Hyperspectral Anomaly Detection: Comparative Evaluation in Scenes with Diverse Complexity

1Department CISS, Royal Military Academy, 2007 Brussels, Belgium
2Land and Air Systems Division, Norwegian Defence Research Establishment (FFI), 2007 Kjeller, Norway
3Theoretical and Applied Optics Department, French Aerospace Laboratory (ONERA), FR-31055 Toulouse Cedex 4, France
4Department of Mathematics, Royal Military Academy, Brussels, Belgium

Received 24 May 2012; Revised 22 August 2012; Accepted 9 September 2012

Academic Editor: Xiaofei Hu

Copyright © 2012 Dirk Borghys et al. This is an open access article distributed under the Creative Commons Attribution License, which permits unrestricted use, distribution, and reproduction in any medium, provided the original work is properly cited.

Abstract

Anomaly detection (AD) in hyperspectral data has received a lot of attention for various applications. The aim of anomaly detection is to detect pixels in the hyperspectral data cube whose spectra differ significantly from the background spectra.

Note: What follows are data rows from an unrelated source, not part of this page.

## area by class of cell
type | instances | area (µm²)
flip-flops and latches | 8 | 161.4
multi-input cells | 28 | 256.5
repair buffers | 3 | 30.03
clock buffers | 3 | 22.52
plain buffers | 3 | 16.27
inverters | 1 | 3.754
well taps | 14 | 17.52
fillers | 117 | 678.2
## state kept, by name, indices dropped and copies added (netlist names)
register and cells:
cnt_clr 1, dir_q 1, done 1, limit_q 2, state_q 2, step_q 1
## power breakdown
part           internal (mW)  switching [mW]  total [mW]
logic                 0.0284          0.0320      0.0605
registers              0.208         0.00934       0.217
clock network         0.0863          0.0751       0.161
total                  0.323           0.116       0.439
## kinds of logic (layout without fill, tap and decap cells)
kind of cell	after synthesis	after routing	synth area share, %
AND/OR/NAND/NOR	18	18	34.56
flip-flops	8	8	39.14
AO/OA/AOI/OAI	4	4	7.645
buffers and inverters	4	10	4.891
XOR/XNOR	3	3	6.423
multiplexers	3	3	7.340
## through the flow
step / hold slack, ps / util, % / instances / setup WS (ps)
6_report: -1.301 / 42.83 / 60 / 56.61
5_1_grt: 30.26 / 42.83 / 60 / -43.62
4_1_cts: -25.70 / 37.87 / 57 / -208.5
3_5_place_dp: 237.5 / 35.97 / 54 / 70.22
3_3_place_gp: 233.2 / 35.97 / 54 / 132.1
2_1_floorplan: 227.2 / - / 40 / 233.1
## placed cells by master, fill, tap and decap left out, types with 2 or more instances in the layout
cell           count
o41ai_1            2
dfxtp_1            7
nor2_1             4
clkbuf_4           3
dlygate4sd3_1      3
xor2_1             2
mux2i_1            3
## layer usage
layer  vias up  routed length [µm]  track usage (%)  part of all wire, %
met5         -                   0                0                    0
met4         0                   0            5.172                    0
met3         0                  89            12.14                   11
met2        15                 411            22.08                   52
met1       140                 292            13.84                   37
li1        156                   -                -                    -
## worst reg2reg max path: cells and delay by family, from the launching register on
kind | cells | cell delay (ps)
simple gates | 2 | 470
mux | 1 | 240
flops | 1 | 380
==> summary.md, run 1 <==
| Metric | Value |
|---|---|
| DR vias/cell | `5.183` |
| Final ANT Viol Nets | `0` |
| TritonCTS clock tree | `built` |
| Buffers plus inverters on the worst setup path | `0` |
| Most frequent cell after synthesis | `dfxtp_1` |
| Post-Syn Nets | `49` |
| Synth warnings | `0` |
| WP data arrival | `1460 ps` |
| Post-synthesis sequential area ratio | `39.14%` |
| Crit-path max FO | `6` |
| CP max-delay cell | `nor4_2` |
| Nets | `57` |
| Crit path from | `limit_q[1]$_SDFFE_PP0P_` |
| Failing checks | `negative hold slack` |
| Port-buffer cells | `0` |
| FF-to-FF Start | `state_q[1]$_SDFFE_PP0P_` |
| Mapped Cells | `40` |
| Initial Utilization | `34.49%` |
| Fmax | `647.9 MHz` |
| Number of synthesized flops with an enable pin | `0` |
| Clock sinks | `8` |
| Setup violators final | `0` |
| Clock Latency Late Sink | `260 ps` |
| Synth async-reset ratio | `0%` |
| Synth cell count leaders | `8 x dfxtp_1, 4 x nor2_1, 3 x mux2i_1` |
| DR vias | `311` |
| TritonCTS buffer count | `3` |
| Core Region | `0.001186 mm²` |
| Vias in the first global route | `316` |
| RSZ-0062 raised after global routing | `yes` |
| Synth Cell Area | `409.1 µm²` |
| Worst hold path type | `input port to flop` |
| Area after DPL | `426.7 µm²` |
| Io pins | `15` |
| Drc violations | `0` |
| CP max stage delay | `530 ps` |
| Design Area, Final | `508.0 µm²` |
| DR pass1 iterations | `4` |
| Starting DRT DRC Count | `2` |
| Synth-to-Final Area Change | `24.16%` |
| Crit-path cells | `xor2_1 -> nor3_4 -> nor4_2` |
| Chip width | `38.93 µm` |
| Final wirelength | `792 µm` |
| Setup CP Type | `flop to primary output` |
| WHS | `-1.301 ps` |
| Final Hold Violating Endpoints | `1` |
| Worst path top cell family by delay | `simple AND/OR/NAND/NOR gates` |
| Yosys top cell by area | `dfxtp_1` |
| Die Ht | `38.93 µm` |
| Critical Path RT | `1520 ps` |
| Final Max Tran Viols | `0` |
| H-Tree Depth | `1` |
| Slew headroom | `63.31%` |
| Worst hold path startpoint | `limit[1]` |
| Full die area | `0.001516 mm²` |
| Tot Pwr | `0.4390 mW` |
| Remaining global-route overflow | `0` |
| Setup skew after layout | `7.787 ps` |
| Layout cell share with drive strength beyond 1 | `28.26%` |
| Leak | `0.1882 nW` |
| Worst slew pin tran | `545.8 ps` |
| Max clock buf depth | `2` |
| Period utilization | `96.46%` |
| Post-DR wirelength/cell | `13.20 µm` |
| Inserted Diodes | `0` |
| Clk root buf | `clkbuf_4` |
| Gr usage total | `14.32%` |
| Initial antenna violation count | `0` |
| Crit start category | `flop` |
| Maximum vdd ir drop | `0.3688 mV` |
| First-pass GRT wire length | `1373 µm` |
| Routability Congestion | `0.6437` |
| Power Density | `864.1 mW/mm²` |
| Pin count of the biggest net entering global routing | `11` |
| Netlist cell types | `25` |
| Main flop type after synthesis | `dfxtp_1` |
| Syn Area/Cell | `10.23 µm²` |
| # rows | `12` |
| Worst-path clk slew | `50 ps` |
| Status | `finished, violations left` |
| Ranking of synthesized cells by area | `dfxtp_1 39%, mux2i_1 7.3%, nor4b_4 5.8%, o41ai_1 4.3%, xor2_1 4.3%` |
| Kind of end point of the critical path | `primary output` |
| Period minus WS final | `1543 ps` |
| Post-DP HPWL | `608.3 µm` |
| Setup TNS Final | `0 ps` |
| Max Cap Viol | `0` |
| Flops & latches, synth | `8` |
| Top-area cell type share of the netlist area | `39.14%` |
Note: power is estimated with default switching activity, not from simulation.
==> src/rtl/bus_arbiter_pkg.sv <==
// Shared definitions for the memory-bus arbiter: active-low levels, FSM states,
// tenure default and index widths.
package bus_arbiter_pkg;

    localparam logic ENABLE_  = 1'b0;
    localparam logic DISABLE_ = 1'b1;

    localparam int unsigned MAX_TENURE_DEF = 16;
    localparam int unsigned OWNER_W        = 2;
    localparam int unsigned TENURE_W       = 8;

    typedef enum logic {
        ARB_IDLE  = 1'b0,
        ARB_GRANT = 1'b1
    } arb_state_e;

endpackage

==> src/rtl/bus_arbiter_rr_pick.sv <==
// Combinational round-robin priority encoder with optional fixed priority for
// requester 0. Requests are active high here.
module bus_arbiter_rr_pick
    import bus_arbiter_pkg::*;
#(
    parameter int unsigned NREQ = 3
) (
    input  logic [NREQ-1:0]    req,
    input  logic [OWNER_W-1:0] rr_ptr,
    input  logic               cpu_prio,
    output logic [OWNER_W-1:0] winner,
    output logic               found
);

    int unsigned idx;

    always_comb begin
        winner = '0;
        found  = 1'b0;
        idx    = 0;
        if (cpu_prio && req[0]) begin
            found = 1'b1;
        end else begin
            // Walk from rr_ptr upward, wrapping; the first requester seen wins.
            for (int unsigned i = 0; i < NREQ; i++) begin
                idx = (32'(rr_ptr) + i) % NREQ;
                if (!found && (|(req & (NREQ'(1) << idx)))) begin
                    found  = 1'b1;
                    winner = OWNER_W'(idx);
                end
            end
        end
    end

endmodule

==> src/rtl/bus_arbiter.sv <==
// Shared memory-bus arbiter: processor at index 0, DMA channels above it.
// Active-low request/grant handshake with tenure preemption and burst lock.
module bus_arbiter
    import bus_arbiter_pkg::*;
#(
    parameter int unsigned NREQ       = 3,
    parameter int unsigned MAX_TENURE = MAX_TENURE_DEF,
    parameter bit          CPU_PRIO   = 1'b1
) (
    input  logic               clk,
    input  logic               reset_,
    input  logic [NREQ-1:0]    req_,
    input  logic [NREQ-1:0]    lock_,
    output logic [NREQ-1:0]    gnt_,
    output logic [OWNER_W-1:0] owner,
    output logic               bus_busy,
    output logic               preempt
);

    arb_state_e          state, state_n;
    logic [TENURE_W-1:0] tenure, tenure_n;
    logic [OWNER_W-1:0]  rr_ptr, rr_n, owner_n;
    logic [NREQ-1:0]     gnt_n;
    logic                busy_n, preempt_n;

    logic [NREQ-1:0]     req;
    logic [NREQ-1:0]     owner_bit;
    logic                owner_req, owner_locked, others_req, timed_out;
    logic [OWNER_W-1:0]  pick_winner;
    logic                pick_found;

    assign req          = ~req_;
    assign owner_bit    = NREQ'(1) << owner;
    assign owner_req    = |(req & owner_bit);
    assign owner_locked = |(~lock_ & owner_bit);
    assign others_req   = |(req & ~owner_bit);
    assign timed_out    = 32'(tenure) >= MAX_TENURE;

    bus_arbiter_rr_pick #(
        .NREQ (NREQ)
    ) rr_pick (
        .req      (req),
        .rr_ptr   (rr_ptr),
        .cpu_prio (CPU_PRIO),
        .winner   (pick_winner),
        .found    (pick_found)
    );

    always_ff @(posedge clk) begin
        if (!reset_) begin
            state    <= ARB_IDLE;
            tenure   <= '0;
            rr_ptr   <= '0;
            gnt_     <= {NREQ{DISABLE_}};
            owner    <= '0;
            bus_busy <= 1'b0;
            preempt  <= 1'b0;
        end else begin
            state    <= state_n;
            tenure   <= tenure_n;
            rr_ptr   <= rr_n;
            gnt_     <= gnt_n;
            owner    <= owner_n;
            bus_busy <= busy_n;
            preempt  <= preempt_n;
        end
    end

    always_comb begin
        state_n   = state;
        tenure_n  = tenure;
        rr_n      = rr_ptr;
        gnt_n     = gnt_;
        owner_n   = owner;
        busy_n    = bus_busy;
        preempt_n = 1'b0;
        unique case (state)
            ARB_IDLE: begin
                gnt_n   = {NREQ{DISABLE_}};
                owner_n = '0;
                busy_n  = 1'b0;
                if (pick_found) begin
                    gnt_n    = ~(NREQ'(1) << pick_winner);
                    owner_n  = pick_winner;
                    busy_n   = 1'b1;
                    tenure_n = TENURE_W'(1);
                    rr_n     = (32'(pick_winner) + 32'd1 == NREQ) ? '0 : pick_winner + 1'b1;
                    state_n  = ARB_GRANT;
                end
            end
            ARB_GRANT: begin
                // Release takes precedence over a coincident timeout.
                if (!owner_req) begin
                    gnt_n   = {NREQ{DISABLE_}};
                    owner_n = '0;
                    busy_n  = 1'b0;
                    state_n = ARB_IDLE;
                end else if (timed_out && !owner_locked && others_req) begin
                    gnt_n     = {NREQ{DISABLE_}};
                    owner_n   = '0;
                    busy_n    = 1'b0;
                    preempt_n = 1'b1;
                    state_n   = ARB_IDLE;
                end else if (tenure != '1) begin
                    tenure_n = tenure + 1'b1;
                end
            end
            default: state_n = ARB_IDLE;
        endcase
    end

endmodule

Many anomaly detectors have been proposed in the literature. They differ in the way the background is characterized and in the method used for determining the difference between the current pixel and the background. The most well-known anomaly detector is the RX detector that calculates the Mahalanobis distance between the pixel under test (PUT) and the background. Global RX characterizes the background of the complete scene by a single multivariate normal probability density function. In many cases, this model is not appropriate for describing the background. For that reason a variety of other anomaly detection methods have been developed. This paper examines three classes of anomaly detectors: subspace methods, local methods, and segmentation-based methods. Representative examples of each class are chosen and applied on a set of hyperspectral data with diverse complexity. The results are evaluated and compared.